Dataset entries:
════

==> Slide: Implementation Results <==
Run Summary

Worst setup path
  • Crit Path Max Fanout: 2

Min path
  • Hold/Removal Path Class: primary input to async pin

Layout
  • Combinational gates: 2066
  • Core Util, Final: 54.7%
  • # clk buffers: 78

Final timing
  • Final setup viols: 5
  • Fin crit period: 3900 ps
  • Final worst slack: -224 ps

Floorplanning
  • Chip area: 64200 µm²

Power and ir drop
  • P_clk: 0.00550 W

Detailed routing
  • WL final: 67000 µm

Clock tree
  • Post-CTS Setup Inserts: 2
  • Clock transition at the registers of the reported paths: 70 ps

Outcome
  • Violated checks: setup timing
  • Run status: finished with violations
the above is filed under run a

════

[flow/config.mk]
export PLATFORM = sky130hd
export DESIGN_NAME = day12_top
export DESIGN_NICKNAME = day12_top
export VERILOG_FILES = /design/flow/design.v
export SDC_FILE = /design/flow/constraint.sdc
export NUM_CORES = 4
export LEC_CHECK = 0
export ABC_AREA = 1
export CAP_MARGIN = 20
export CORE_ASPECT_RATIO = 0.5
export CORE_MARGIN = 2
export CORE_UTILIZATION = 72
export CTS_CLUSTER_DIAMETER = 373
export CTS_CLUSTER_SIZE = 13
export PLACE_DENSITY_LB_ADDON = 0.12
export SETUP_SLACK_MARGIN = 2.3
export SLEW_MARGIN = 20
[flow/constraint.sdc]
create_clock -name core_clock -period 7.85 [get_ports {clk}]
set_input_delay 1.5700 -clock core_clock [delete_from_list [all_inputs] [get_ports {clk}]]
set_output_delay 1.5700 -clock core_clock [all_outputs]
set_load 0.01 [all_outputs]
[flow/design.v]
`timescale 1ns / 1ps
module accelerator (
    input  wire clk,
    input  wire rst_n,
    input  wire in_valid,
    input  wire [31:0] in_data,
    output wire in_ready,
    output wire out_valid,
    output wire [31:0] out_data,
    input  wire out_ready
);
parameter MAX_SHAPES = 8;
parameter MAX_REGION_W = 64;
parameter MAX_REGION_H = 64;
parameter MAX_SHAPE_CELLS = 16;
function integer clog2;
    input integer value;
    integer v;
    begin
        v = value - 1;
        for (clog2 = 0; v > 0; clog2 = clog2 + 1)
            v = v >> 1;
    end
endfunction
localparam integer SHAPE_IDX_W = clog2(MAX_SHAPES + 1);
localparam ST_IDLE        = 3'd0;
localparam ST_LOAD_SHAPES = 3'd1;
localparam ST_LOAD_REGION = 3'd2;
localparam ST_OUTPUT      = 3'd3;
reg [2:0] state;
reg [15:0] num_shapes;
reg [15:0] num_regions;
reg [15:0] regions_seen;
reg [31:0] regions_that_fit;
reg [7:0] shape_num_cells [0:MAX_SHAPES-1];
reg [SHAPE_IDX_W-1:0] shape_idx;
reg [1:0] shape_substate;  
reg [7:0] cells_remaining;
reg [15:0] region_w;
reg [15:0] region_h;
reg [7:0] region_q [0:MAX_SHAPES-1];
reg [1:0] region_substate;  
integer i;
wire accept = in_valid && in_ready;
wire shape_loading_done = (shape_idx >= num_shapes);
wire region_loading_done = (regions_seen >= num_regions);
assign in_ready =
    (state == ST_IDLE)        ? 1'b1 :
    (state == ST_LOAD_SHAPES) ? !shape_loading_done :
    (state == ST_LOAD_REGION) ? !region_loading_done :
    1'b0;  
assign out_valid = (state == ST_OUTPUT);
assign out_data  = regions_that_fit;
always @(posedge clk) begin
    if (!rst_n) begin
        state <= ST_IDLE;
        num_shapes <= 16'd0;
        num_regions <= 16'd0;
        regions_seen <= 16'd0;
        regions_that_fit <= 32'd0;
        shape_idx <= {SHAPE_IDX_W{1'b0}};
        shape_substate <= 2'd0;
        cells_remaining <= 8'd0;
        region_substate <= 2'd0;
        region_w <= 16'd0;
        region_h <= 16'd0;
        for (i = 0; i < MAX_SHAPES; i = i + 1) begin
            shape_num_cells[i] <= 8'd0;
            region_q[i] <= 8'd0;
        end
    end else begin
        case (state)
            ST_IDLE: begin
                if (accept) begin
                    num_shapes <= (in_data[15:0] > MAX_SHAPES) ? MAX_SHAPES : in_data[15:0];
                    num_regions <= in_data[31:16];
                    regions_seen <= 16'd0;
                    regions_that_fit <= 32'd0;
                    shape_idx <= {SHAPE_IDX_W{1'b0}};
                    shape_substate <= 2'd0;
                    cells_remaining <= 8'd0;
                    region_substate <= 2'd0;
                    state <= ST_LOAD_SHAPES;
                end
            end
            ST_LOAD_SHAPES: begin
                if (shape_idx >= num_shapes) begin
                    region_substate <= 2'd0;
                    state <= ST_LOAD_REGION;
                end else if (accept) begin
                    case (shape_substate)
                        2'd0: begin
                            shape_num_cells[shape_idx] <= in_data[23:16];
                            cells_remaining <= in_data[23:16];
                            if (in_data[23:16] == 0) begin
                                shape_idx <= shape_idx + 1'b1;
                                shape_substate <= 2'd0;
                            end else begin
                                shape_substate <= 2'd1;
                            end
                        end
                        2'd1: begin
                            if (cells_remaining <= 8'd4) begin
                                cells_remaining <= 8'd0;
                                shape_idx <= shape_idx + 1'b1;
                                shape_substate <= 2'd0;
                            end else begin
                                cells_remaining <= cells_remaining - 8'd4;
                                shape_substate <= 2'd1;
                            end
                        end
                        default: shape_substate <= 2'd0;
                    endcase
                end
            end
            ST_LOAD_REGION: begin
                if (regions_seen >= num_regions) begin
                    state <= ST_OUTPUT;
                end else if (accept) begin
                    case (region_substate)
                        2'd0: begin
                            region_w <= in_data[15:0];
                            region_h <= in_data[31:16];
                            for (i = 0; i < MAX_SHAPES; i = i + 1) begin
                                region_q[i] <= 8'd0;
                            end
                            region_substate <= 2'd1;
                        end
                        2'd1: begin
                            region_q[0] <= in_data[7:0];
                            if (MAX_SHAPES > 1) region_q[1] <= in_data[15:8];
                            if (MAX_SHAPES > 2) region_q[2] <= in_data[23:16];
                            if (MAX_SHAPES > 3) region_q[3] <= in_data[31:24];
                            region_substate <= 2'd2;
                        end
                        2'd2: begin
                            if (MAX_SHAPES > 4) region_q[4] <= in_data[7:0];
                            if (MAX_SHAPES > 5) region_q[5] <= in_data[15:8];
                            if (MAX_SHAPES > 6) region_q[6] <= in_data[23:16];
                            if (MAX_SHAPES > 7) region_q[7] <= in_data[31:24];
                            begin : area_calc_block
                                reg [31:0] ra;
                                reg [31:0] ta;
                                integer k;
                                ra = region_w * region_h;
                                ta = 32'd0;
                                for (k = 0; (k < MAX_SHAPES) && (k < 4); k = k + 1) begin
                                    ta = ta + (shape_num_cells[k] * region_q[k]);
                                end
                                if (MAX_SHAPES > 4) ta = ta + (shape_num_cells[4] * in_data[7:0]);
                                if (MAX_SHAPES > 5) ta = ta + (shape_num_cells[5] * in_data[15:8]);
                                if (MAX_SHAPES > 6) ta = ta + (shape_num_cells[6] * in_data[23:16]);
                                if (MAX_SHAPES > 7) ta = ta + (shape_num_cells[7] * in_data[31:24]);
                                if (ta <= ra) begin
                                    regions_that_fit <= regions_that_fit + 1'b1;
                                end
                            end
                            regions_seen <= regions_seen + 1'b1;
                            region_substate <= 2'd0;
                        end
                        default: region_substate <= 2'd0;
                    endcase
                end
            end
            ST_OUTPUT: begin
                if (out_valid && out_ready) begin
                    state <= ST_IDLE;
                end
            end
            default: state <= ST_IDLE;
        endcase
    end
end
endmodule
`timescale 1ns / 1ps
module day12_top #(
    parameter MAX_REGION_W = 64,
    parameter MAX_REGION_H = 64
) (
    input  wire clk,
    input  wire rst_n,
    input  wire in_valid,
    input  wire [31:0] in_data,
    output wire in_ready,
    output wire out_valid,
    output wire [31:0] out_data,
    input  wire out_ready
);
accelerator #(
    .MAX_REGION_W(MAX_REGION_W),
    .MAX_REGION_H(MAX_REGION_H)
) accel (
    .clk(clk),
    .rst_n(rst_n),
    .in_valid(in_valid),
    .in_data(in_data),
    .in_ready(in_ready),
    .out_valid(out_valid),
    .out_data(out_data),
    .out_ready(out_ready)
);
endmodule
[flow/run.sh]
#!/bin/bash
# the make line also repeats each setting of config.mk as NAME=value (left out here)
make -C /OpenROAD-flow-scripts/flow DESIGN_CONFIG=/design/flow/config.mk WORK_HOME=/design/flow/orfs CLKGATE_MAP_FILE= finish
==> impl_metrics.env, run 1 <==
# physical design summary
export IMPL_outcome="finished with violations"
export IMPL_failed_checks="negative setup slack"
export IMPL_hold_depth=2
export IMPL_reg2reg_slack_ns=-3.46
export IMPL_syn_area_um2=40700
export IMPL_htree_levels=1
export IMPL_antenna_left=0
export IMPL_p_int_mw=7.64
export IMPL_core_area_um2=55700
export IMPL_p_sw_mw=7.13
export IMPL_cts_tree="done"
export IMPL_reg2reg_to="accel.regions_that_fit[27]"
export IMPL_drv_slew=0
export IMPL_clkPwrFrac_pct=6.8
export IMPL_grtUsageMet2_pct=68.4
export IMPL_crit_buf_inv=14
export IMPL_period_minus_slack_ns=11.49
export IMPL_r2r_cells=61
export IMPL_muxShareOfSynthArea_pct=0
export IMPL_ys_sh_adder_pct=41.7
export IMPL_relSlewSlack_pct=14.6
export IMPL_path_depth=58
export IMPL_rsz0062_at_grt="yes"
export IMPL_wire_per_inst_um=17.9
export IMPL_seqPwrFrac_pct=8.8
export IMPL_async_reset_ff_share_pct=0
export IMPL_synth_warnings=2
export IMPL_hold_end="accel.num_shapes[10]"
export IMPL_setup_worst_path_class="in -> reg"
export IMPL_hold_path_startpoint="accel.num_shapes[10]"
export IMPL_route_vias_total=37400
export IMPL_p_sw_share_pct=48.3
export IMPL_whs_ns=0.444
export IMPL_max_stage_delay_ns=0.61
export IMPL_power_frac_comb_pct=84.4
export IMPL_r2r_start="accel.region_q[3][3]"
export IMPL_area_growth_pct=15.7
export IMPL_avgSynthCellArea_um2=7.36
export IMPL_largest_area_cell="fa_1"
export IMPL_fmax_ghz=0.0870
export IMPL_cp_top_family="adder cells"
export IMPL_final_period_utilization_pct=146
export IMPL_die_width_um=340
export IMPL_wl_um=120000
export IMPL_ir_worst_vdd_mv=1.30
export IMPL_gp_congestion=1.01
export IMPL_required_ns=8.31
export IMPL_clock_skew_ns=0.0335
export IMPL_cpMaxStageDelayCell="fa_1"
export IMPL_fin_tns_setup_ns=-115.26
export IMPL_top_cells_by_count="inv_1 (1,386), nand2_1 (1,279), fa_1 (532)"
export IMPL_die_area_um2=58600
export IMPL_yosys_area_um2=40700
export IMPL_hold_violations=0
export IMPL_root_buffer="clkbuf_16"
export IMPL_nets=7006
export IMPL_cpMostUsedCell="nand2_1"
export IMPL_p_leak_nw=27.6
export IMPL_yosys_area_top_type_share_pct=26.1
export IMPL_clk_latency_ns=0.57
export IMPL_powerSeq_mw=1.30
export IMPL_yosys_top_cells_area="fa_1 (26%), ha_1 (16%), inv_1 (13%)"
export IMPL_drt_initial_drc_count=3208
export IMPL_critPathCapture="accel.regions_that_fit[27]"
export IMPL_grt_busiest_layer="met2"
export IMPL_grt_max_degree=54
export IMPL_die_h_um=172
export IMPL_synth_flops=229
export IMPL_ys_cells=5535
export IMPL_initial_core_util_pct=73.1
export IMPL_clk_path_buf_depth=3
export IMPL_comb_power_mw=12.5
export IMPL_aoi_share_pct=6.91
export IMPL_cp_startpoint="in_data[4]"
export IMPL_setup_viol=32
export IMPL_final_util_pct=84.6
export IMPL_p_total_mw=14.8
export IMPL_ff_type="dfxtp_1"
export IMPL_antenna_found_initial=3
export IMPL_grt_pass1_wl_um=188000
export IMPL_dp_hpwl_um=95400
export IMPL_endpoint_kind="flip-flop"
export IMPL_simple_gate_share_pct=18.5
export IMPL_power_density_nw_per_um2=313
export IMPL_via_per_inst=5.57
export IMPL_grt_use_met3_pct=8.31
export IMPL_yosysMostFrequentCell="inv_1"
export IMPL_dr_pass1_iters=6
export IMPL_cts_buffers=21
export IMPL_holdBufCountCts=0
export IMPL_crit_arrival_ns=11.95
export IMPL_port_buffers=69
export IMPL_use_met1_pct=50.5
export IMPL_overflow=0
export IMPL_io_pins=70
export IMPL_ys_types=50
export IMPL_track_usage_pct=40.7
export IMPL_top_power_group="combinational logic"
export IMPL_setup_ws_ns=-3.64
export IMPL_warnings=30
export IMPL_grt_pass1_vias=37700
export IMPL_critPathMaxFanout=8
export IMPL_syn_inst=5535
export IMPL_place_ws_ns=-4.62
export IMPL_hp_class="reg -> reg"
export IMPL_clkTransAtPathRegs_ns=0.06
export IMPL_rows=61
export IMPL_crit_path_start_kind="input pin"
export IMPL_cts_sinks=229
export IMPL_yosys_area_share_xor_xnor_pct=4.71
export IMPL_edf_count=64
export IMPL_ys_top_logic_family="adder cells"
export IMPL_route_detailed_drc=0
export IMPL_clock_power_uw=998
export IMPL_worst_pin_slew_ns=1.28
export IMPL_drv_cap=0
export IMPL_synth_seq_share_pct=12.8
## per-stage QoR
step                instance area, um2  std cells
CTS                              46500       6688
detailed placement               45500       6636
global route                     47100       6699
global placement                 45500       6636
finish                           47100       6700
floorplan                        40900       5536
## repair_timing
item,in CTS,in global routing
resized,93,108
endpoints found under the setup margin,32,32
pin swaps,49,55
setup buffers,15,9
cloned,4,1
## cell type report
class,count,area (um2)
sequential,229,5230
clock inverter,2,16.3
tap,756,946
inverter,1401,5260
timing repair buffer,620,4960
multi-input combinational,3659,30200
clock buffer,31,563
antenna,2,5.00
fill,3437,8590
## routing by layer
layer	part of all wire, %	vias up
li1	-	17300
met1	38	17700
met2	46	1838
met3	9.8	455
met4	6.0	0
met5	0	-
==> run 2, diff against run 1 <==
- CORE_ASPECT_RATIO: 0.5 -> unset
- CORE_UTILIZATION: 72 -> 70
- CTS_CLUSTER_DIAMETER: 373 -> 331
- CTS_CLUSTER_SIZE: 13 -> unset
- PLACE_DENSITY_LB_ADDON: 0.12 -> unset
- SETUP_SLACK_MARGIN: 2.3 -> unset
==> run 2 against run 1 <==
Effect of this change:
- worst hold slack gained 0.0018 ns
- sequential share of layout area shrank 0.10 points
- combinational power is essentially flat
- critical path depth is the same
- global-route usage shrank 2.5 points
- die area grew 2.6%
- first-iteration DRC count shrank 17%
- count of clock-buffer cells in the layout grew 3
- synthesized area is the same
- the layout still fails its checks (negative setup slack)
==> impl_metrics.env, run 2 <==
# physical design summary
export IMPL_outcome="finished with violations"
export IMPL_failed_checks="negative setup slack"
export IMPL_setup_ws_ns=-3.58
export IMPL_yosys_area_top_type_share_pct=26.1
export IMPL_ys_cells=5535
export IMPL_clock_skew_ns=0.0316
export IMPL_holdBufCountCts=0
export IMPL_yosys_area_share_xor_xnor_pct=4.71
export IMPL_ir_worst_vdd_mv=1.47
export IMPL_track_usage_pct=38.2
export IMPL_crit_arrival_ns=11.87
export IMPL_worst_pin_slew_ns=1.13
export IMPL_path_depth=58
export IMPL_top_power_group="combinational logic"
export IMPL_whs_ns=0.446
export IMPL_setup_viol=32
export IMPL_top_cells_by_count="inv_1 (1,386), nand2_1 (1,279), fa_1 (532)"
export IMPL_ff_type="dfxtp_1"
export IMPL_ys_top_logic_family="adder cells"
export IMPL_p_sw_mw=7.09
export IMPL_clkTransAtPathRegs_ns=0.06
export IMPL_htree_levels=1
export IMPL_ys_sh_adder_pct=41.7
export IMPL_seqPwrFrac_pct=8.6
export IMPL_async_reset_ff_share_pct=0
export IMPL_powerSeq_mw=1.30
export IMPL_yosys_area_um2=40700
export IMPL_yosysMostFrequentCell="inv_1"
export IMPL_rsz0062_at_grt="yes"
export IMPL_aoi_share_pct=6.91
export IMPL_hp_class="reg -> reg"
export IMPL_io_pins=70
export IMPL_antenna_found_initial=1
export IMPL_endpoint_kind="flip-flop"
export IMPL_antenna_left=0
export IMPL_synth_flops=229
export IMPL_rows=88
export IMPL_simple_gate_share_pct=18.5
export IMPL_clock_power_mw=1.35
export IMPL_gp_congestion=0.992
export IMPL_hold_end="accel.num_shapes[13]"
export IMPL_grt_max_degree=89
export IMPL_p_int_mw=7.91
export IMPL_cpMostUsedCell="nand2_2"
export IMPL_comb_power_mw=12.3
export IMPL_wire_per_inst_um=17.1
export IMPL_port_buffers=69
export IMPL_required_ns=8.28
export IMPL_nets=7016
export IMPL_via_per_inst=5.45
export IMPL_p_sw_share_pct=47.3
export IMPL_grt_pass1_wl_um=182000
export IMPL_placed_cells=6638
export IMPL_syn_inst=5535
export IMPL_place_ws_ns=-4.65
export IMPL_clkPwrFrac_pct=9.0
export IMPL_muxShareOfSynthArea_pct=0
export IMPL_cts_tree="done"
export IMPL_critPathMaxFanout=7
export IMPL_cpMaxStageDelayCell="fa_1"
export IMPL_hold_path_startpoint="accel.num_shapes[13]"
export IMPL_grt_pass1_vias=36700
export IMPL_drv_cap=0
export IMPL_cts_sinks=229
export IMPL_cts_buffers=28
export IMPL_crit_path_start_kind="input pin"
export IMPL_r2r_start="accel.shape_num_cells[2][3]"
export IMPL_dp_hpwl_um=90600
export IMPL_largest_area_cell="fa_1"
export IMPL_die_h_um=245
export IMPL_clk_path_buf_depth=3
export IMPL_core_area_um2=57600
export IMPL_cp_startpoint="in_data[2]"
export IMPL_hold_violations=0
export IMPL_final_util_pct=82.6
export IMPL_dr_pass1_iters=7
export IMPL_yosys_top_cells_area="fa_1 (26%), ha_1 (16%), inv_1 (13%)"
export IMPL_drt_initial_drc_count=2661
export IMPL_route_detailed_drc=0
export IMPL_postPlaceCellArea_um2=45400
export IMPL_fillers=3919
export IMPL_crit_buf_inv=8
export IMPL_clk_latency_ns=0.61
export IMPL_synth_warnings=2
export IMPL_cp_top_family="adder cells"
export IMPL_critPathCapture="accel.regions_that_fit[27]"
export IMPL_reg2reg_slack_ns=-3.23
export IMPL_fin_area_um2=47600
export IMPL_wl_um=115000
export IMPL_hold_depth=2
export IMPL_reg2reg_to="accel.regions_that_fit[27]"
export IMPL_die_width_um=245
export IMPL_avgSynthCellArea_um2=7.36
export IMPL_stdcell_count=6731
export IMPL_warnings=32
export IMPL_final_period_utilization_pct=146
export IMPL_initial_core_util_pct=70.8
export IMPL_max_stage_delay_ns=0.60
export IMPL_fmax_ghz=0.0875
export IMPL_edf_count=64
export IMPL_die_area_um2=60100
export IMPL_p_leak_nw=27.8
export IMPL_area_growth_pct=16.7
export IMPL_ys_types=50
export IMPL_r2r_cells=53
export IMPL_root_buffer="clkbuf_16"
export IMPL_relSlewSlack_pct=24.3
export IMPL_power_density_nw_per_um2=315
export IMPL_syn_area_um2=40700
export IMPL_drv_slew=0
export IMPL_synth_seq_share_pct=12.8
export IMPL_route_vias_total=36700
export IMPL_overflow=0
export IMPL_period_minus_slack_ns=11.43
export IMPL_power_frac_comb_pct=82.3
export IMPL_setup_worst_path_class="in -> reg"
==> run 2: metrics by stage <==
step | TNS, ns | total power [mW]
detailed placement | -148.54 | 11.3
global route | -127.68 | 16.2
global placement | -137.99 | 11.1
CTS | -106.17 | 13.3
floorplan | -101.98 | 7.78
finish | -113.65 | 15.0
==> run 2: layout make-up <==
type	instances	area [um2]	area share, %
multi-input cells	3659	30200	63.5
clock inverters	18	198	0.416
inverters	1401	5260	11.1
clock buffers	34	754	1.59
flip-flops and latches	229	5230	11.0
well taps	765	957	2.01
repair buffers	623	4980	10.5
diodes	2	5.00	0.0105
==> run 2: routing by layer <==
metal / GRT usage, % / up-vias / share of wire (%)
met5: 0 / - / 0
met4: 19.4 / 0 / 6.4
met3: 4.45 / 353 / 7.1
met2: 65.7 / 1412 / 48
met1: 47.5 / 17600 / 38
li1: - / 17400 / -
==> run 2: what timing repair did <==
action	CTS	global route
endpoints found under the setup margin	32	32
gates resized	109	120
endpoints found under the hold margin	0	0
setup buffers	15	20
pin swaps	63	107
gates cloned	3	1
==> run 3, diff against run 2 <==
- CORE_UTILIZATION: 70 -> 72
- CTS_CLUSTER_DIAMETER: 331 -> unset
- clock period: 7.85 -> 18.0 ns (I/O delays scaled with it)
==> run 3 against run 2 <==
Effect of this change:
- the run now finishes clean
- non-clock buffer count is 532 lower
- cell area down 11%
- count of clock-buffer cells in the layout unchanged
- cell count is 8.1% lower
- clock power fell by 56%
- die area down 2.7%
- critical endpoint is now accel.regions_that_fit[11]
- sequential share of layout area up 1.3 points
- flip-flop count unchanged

════

* **BRIEF**
All lines above between those holding "Slide: Implementation Results" and "the above is filed under run a", inclusive, must be set down unchanged, and no other line may be included.

* **EXERCISE RESPONSE**
==> Slide: Implementation Results <==
Run Summary

Worst setup path
  • Crit Path Max Fanout: 2

Min path
  • Hold/Removal Path Class: primary input to async pin

Layout
  • Combinational gates: 2066
  • Core Util, Final: 54.7%
  • # clk buffers: 78

Final timing
  • Final setup viols: 5
  • Fin crit period: 3900 ps
  • Final worst slack: -224 ps

Floorplanning
  • Chip area: 64200 µm²

Power and ir drop
  • P_clk: 0.00550 W

Detailed routing
  • WL final: 67000 µm

Clock tree
  • Post-CTS Setup Inserts: 2
  • Clock transition at the registers of the reported paths: 70 ps

Outcome
  • Violated checks: setup timing
  • Run status: finished with violations
the above is filed under run a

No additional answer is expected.